The Closet

Daddy and mommy can’t see the monster in the closet. Only me.

I was afraid of it at first. It’s a thing that looks like it will eat you all up. Teeth like the long knives mommy uses when she cooks dinner. Long and sharp and shiny and dangerous the way mommy says to never ever touch because it will bite and bleed… just like that. It bit the dog with those teeth and they made a bad grinding sound when it bit, like the car did the time it broke and went cree-creech-cree-creech. Daddy said it was a bad sound, and I believe him, because now the doggie is gone. Mommy found the collar in the corner of her garden all torn up and bloody. She said a coyote must have gotten him, but I’ve never seen a real coyote, only the one on the cartoon, and he doesn’t eat doggies.

Not like the monster.

It has claws too. They look like the ladies at the salon except they’re blackened and sharp and a bunch of them are broken. It reaches out and grabs and scratches and leaves marks like the kitty when it’s playing too mean. But it’s only ever grabbed at mommy. She ends up with all these scratch marks and bruises she says she can’t remember how on earth she got them, then laughs a funny little laugh. I don’t like that laugh. Daddy doesn’t either. He says it sounds un-injed. I asked Daddy what that meant and he said it meant mommy had gone off the deep end, whatever that means.

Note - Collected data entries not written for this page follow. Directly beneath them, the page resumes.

From an optimization exercise on the open Yosys and OpenROAD flow, aimed at a short achievable clock period and few clock cycles; shortcuts taken in it are not production practice. No activity file was given, so power comes from the tool's default toggle rates.

==> 11-15 <==
==> flow/design.v (excerpt) <==
module microprocessor #(parameter N = 8, ROM_addressBits = 6, RF_addressBits = 3) (
  input  logic                           clk             ,
  input  logic                           rst_n           ,
  input  logic [ 3+2*(RF_addressBits):0] ROM_data        ,
  input  logic [                  N-1:0] SRAM_data       ,
  output logic                           overflowPC      ,
  output logic                           ROM_readEnable  ,
  output logic                           SRAM_readEnable ,
  output logic                           SRAM_writeEnable,
  output logic [    ROM_addressBits-1:0] ROM_address     ,
  output logic [(2**RF_addressBits)-1:0] SRAM_address    ,
  output logic [                  N-1:0] SRAM_data_in
);
clock: 6.0 ns
lec_check: 0
cap_margin: 20
core_margin: 2
core_utilization: 40
setup_slack_margin: 3.5
slew_margin: 20
run.sh (not shown) runs the stock make flow with config.mk's settings and CLKGATE_MAP_FILE= SYNTH_SCRIPT=/design/flow/synth_recipe.tcl, a recipe that flattens the netlist after the stock synthesis.
==> inputs of 11-13, as changes to 11-15 <==
--- a/flow/design.v
+++ b/flow/design.v
@@ -90,23 +90,23 @@
   logic       ilast;             
   logic [3:0] i_hp [5];          
   logic [3:0] i_hm [5];          
   logic [2:0] i_sa, i_sm;        
   logic [2:0] bE, bW;            
   logic [5:0] i_pcm1;            
   logic [5:0] ipc1;              
-  localparam int NA = 8, NB = 4;
+  localparam int NA = 2, NB = 2;
   logic [NA-1:0] av;
   logic [5:0]    atag [NA];
   logic [5:0]    aT   [NA];
-  logic [2:0]    aptr;
+  logic [$clog2(NA)-1:0] aptr;
   logic [NB-1:0] bv;
   logic [5:0]    btag [NB];
   logic [5:0]    bT   [NB];
-  logic [1:0]    bptr;
+  logic [$clog2(NB)-1:0] bptr;
   logic       ta_v, tb_v, tc_v, tn_v;
   logic [5:0] t_i, t_im1, t_tgt;
   logic       t_toor;
   logic       l_v;               
   logic [5:0] l_pc1;             
   logic       l_brn;             
   logic       e_v;
@@ -120,19 +120,19 @@
   logic [7:0] e_A, e_B;
   logic       e_cin;
   logic       e_cbr_np, e_cbr_p;   
   logic       e_cbr_l;           
   logic [2:0] e_csel;
   logic [5:0] e_tgt, e_pc, e_pc1, e_pcm1;
   logic       e_isbrn, e_tbv;    
-  logic [3:0] e_wbm;
+  logic [NB-1:0] e_wbm;
   logic       e_toor;
   logic       e_cond;            
   logic       e_brn_oor;         
-  logic [7:0] e_wam;             
+  logic [NA-1:0] e_wam;          
   logic       w_v;
   logic [2:0] w_dst;
   logic [7:0] e_g, e_t, e_G, e_T, e_c, e_k, sum, e_res;
   logic       e_cout, e_ovf, e_z;
   always_comb begin
     e_g   = e_A & e_B;
     e_t   = e_A | e_B;
@@ -281,19 +281,19 @@
       e_tbv   <= go & is_brn & l_v & ~l_brn & (l_pc1 == ipc);
       ta_v <= e_isbrn;
       tb_v <= e_tbv;
       tc_v <= e_cbr_np & e_cond;
       tn_v <= e_cbr_p & ~e_cond;
       if (go) l_v <= 1;
       if ((ta_v | tc_v) & ~t_toor) begin
-        if (wa_m == 0) begin av[aptr] <= 1'b1; aptr <= aptr + 3'd1; end
+        if (wa_m == 0) begin av[aptr] <= 1'b1; aptr <= aptr + 1'b1; end
       end
       if (tn_v) av <= av & ~wa_m;
       if (tb_v & ~t_toor) begin
-        if (wb_m == 0) begin bv[bptr] <= 1'b1; bptr <= bptr + 2'd1; end
+        if (wb_m == 0) begin bv[bptr] <= 1'b1; bptr <= bptr + 1'b1; end
       end
       e_v   <= go;
       e_cbr_np <= go & i_cbr_np;
       e_cbr_p  <= go & i_cbr_p;
       e_cbr_l  <= go & is_cbr & ilast & ~i_cbr_p;
       e_brn_oor <= go & is_brn & itoor;
       e_fl  <= go & (is_alu2 | is_not | is_mov);
==> inputs of 02-12, as changes to 11-15 <==
--- a/flow/design.v
+++ b/flow/design.v
@@ -87,15 +87,14 @@
   logic       i_cbr_np;          
   logic       i_cbr_p;           
   logic [2:0] i_csel;            
   logic       ilast;             
   logic [3:0] i_hp [5];          
   logic [3:0] i_hm [5];          
   logic [2:0] i_sa, i_sm;        
-  logic [2:0] bE, bW;            
   logic [5:0] i_pcm1;            
   logic [5:0] ipc1;              
   localparam int NA = 8, NB = 4;
   logic [NA-1:0] av;
   logic [5:0]    atag [NA];
   logic [5:0]    aT   [NA];
   logic [2:0]    aptr;
@@ -118,33 +117,30 @@
   logic       e_cen;             
   logic       e_and, e_or;       
   logic [7:0] e_A, e_B;
   logic       e_cin;
   logic       e_cbr_np, e_cbr_p;   
   logic       e_cbr_l;           
   logic [2:0] e_csel;
-  logic [5:0] e_tgt, e_pc, e_pc1, e_pcm1;
-  logic       e_isbrn, e_tbv;    
-  logic [3:0] e_wbm;
+  logic [5:0] e_tgt, e_pc, e_pc1;
   logic       e_toor;
   logic       e_cond;            
   logic       e_brn_oor;         
   logic [7:0] e_wam;             
   logic       w_v;
   logic [2:0] w_dst;
   logic [7:0] e_g, e_t, e_G, e_T, e_c, e_k, sum, e_res;
   logic       e_cout, e_ovf, e_z;
   always_comb begin
     e_g   = e_A & e_B;
     e_t   = e_A | e_B;
     {e_G, e_T} = prefix8(e_g, e_t);
-    e_c   = {(e_G[6:0] & {7{e_cen}}) | (e_T[6:0] & {7{e_cin}}), e_cin} |
-            (e_g & {8{e_or}}) | (e_t & {8{e_and}});
+    e_c   = {(e_G[6:0] & {7{e_cen}}) | (e_T[6:0] & {7{e_cin}}), e_cin};
     sum   = (e_A ^ e_c) ^ e_B;
-    e_res = sum;
+    e_res = e_and ? e_g : e_or ? e_t : sum;
     e_cout = e_G[7] | (e_T[7] & e_cin);
     e_ovf = e_cen & (e_c[7] ^ e_cout);
     e_k   = e_cen ? {e_t[6:0], e_cin} : 8'd0;
     e_z   = e_and ? ~|e_g : e_or ? ~|e_t : &(~((e_A ^ e_k) ^ e_B));
   end
   wire e_wen = e_v & e_wr;
   logic [2:0] Fn;
@@ -168,35 +164,37 @@
   wire is_ld   = (op == LOAD);
   wire is_st   = (op == STORE);
   wire is_ldi  = (op == LOAD_IM);
   wire is_cbr  = (op == BRN_Z) | (op == BRN_N) | (op == BRN_O);
   wire is_brn  = (op == BRN);
   wire is_und  = (op == 4'hF);
   wire is_br   = is_cbr | is_brn;
-  wire d_wr    = is_alu2 | is_not | is_mov | is_ldi;
   logic [7:0] va, vb, vm;
   always_comb begin
-    if (e_v && bE[0])  va = e_res;
-    else if (bW[0])    va = SRAM_data;
-    else               va = R[i_sa];
-    if (e_v && bE[1])  vb = e_res;
-    else if (bW[1])    vb = SRAM_data;
-    else               vb = R[fb];
-    if (e_v && bE[2])  vm = e_res;
-    else if (bW[2])    vm = SRAM_data;
-    else               vm = R[i_sm];
+    if (e_wen && e_dst == i_sa)    va = e_res;
+    else if (w_v && w_dst == i_sa) va = SRAM_data;
+    else                           va = R[i_sa];
+    if (e_wen && e_dst == fb)      vb = e_res;
+    else if (w_v && w_dst == fb)   vb = SRAM_data;
+    else                           vb = R[fb];
+    if (e_wen && e_dst == i_sm)    vm = e_res;
+    else if (w_v && w_dst == i_sm) vm = SRAM_data;
+    else                           vm = R[i_sm];
   end
   wire stall  = ivld & hz;
   wire go     = ivld & ~stall;
-  wire [7:0] t_lo  = add8({5'd0, ipc[2:0]}, {5'd0, ir[2:0] ^ {3{ir[5]}}}, ir[5]);
-  wire       t_st  = t_lo[3] ^ ir[5];
-  wire [3:0] t_h0  = ir[5] ? i_hm[ir[4:3]]        : i_hp[ir[4:3]];
-  wire [2:0] t_j1  = {1'b0, ir[4:3]} + 3'd1;
-  wire [3:0] t_h1  = ir[5] ? i_hm[t_j1] : i_hp[t_j1];
-  wire [3:0] t_hi  = t_st ? t_h1 : t_h0;
+  wire [3:0] t_lo  = ir[5] ? ({1'b0, ipc[2:0]} - {1'b0, ir[2:0]})
+                           : ({1'b0, ipc[2:0]} + {1'b0, ir[2:0]});
+  wire [2:0] t_j   = {1'b0, ir[4:3]} + {2'b00, t_lo[3]};
+  logic [3:0] t_hi;
+  always_comb begin
+    t_hi = 4'd0;
+    for (int j = 0; j < 5; j++)
+      if (t_j == j) t_hi = ir[5] ? i_hm[j] : i_hp[j];
+  end
   wire [5:0] itgt  = {t_hi[2:0], t_lo[2:0]};
   wire       itoor = t_hi[3];
   wire redirect = e_redir | (go & i_brn_np);
   wire [5:0] rd_tgt = e_redir ? e_rdt : itgt;
   wire d_halt   = go & ~is_br & ~is_und & ilast;
   wire [9:0] s_ir   = stl ? kir   : ROM_data;
   wire [3:0] s_op   = s_ir[9:6];
@@ -242,15 +240,15 @@
     end
     FAo_n = stl_n ? 6'd0 : FA_n;
   end
   always_ff @(posedge clk or negedge rst_n) begin
     if (!rst_n) begin
       FA <= 0; FAo <= 0; re <= 1; rv <= 0; rpred <= 0; stl <= 0; kv <= 0; kpred <= 0;
       iv <= 0; ipred <= 0; i_brn_np <= 0; i_cbr_np <= 0; i_cbr_p <= 0;
-      ta_v <= 0; tb_v <= 0; e_isbrn <= 0; e_tbv <= 0; tc_v <= 0; tn_v <= 0; l_v <= 0;
+      ta_v <= 0; tb_v <= 0; tc_v <= 0; tn_v <= 0; l_v <= 0;
       ov_reg <= 0; dead <= 0;
       av <= 0; aptr <= 0; bv <= 0; bptr <= 0;
       e_v <= 0; e_brn_oor <= 0; e_cbr_np <= 0; e_cbr_p <= 0; e_cbr_l <= 0; w_v <= 0; hz <= 0; e_fl <= 0; e_clr <= 0;
       SRAM_readEnable <= 0; SRAM_writeEnable <= 0;
       F <= 0;
     end else begin
       FA  <= FA_n;
@@ -273,18 +271,16 @@
       if (!stall) begin
         i_brn_np <= (s_ir[9:6] == BRN) & ~s_pred;
         i_cbr_np <= s_cbr & ~s_pred;
         i_cbr_p  <= s_cbr & s_pred & (s_pc != 6'd63);
       end
       if (d_halt | e_halt) ov_reg <= 1;
       if (go & is_und) dead <= 1;
-      e_isbrn <= go & is_brn;
-      e_tbv   <= go & is_brn & l_v & ~l_brn & (l_pc1 == ipc);
-      ta_v <= e_isbrn;
-      tb_v <= e_tbv;
+      ta_v <= go & is_brn;
+      tb_v <= go & is_brn & l_v & ~l_brn & (l_pc1 == ipc);
       tc_v <= e_cbr_np & e_cond;
       tn_v <= e_cbr_p & ~e_cond;
       if (go) l_v <= 1;
       if ((ta_v | tc_v) & ~t_toor) begin
         if (wa_m == 0) begin av[aptr] <= 1'b1; aptr <= aptr + 3'd1; end
       end
       if (tn_v) av <= av & ~wa_m;
@@ -307,58 +303,50 @@
   end
   always_ff @(posedge clk) begin
     if (!stl) begin
       rpc   <= FA;
       rfold <= ~f_hita & f_hitb;
     end
     if (stall) begin
-      bE    <= 3'b000;
-      bW    <= {e_v & e_ld & (e_dst == i_sm), e_v & e_ld & (e_dst == fb),
-                e_v & e_ld & (e_dst == i_sa)};
       kir   <= ROM_data;
       kpc   <= rpc;
       kfold <= rfold;
     end else begin
       ir    <= s_ir;
-      bE    <= {d_wr & (fa == s_sm), d_wr & (fa == s_ir[2:0]), d_wr & (fa == s_sa)};
-      bW    <= {e_v & e_ld & (e_dst == s_sm), e_v & e_ld & (e_dst == s_ir[2:0]),
-                e_v & e_ld & (e_dst == s_sa)};
       i_sa  <= s_sa;
       i_csel <= {s_op == BRN_O, s_op == BRN_N, s_op == BRN_Z};
       i_sm  <= s_sm;
       i_pcm1 <= s_pc - 6'd1;
       ipc   <= s_pc;
       ifold <= s_fold;
       ilast <= (s_pc == 6'd63);
       for (int j = 0; j < 5; j++) begin
         i_hp[j] <= {1'b0, s_pc[5:3]} + 4'(j);
         i_hm[j] <= {1'b0, s_pc[5:3]} - 4'(j);
       end
       ipc1  <= inc6(s_pc);
     end
-    e_wr  <= d_wr;
+    e_wr  <= is_alu2 | is_not | is_mov | is_ldi;
     e_ld  <= is_ld;
     e_dst <= fa;
     e_cen <= (op == ADD) | (op == SUB);
     e_and <= (op == AND);
     e_or  <= (op == OR) | (op == MOV) | ~(is_alu2 | is_not);
     e_A   <= (is_mov | ~(is_alu2 | is_not)) ? 8'd0 : va;
     e_B   <= (op == SUB) ? ~vb : (is_alu2 | is_not | is_mov) ? vb : {{5{fb[2]}}, fb};
     e_cin <= (op == SUB);
     SRAM_address <= vm;
     SRAM_data_in <= vb;
     w_dst <= e_dst;
-    t_i   <= e_pc;
-    wa_m  <= e_wam;
-    t_tgt <= e_tgt;
-    t_toor <= e_toor;
-    t_im1 <= e_pcm1;
-    wb_m  <= e_wbm;
-    e_pcm1 <= i_pcm1;
-    e_wbm  <= wb_mn;
+    t_i   <= e_redir ? e_pc : ipc;
+    wa_m  <= e_redir ? e_wam : wa_mn;
+    t_tgt <= e_redir ? e_tgt : itgt;
+    t_toor <= e_redir ? e_toor : itoor;
+    t_im1 <= i_pcm1;
+    wb_m  <= wb_mn;
     e_csel <= i_csel;
     e_tgt  <= itgt;
     e_toor <= itoor;
     e_cond <= |(i_csel & Fn);
     e_pc   <= ipc;
     e_pc1  <= ipc1;
     e_wam  <= wa_mn;
SETUP_SLACK_MARGIN = 4.5   (was 3.5)
==> comparison table <==
quantity                                                          11-15      02-12     11-13
Count of clock tree sinks                                           474        456       351
Seq area share                                                    0.454      0.385     0.436
Met2 wirelength from detailed routing                           30.3 mm    35.3 mm   22.5 mm
Headroom to the max-slew limit                                    0.302      0.482     0.318
Average wire per standard cell                                  22.3 um    23.8 um   21.8 um
Sequential cell area in the final layout                      12500 um2  12200 um2  8990 um2
Post-synthesis mux area share                                    0.0834     0.0832     0.105
Initial cell density of the core                                  0.404      0.406     0.405
Via count                                                         16291      17754     12884
Number of ordinary and repair buffers in the finished layout        202        422       129
Int Pwr                                                         8.02 mW    8.97 mW   6.07 mW
FF-to-FF path depth                                                  10         16        10
Via count normalized by instance count                             5.61       5.83      5.73
Outcome                                        timing/DRC/antenna clean  timing/DRC/antenna clean  timing/DRC/antenna clean
Post-synthesis cell count                                          1973       1945      1617
Worst IR drop on VDD                                             336 uV     301 uV    234 uV
No run of this note included a check of the RTL's function; only the layout flow was run.

afterwards: timing with drivers on the ports:
In the flow no input, the clock included, has a driving cell. The finished layouts below were timed again as built, in two steps. Step 1, drivers: a clkbuf_16 drives clk and a buf_2 each remaining input, both assumed. Step 2, shift: input delay + t, output delay - t, t = (earliest + latest rising clock arrival at the registers) / 2. This alone moves slack from input paths to output paths. Slacks: ideal ports / drivers / drivers and shift; pairs: ideal ports / drivers.
run | shift t [ns] | setup slack, ns | worst setup path after step 2 | pins driven straight from the clock port
11-15 | 0.659 | 3.396 / 3.396 / 2.936 | input to register | 1
11-13 | 0.599 | 3.286 / 3.286 / 2.892 | input to register | 1
02-12 | 0.656 | 2.734 / 2.734 / 2.734 | register to register | 1
After both steps setup and hold are still met in every run listed. For 11-15, which loses most, drivers alone change the setup slack by 0.000 ns; drivers and shift together by -0.460 ns.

I’ve seen the way it looks at me, and it’s different than the way it stares at Daddy like it’s mad at him for something. When it looks at me, it’s like… like the way everyone looked at Auntie Grace when Uncle Sammy died. Like not knowing what to say to make things all better and to make her smile and be happy again like she used to. She used to play all the time, and bring treats, and now she’s just sad all the time when she comes over and mommy said it’s depreshing to be around her. Like that. It’s scary when it stares at Daddy. Like it stared at the doggie before it went missing. Daddy hasn’t gone missing.

Not yet.

I made a mistake when I told Daddy about the monster. I wanted him to be ready when it came, to not be surprised the way he was when mommy threw him a surprise party and he was mad because he didn’t want a party. When the monster comes, it won’t be a party, and Daddy will be upset. He told me I had an over active ‘magination and that there were no such things as monsters. But mommy made a bottle of water and lemon juice and said it was ‘monster be gone.’ She even wrote it on the label except she spelled it with just a letter B. ‘Monster B Gone’ juice. She sprayed it on the floor under the closet door after she read me a story and now the monster is mad because it thinks it can’t get out.

I think it blames me for telling.

I wasn’t always afraid of it.

But I am now.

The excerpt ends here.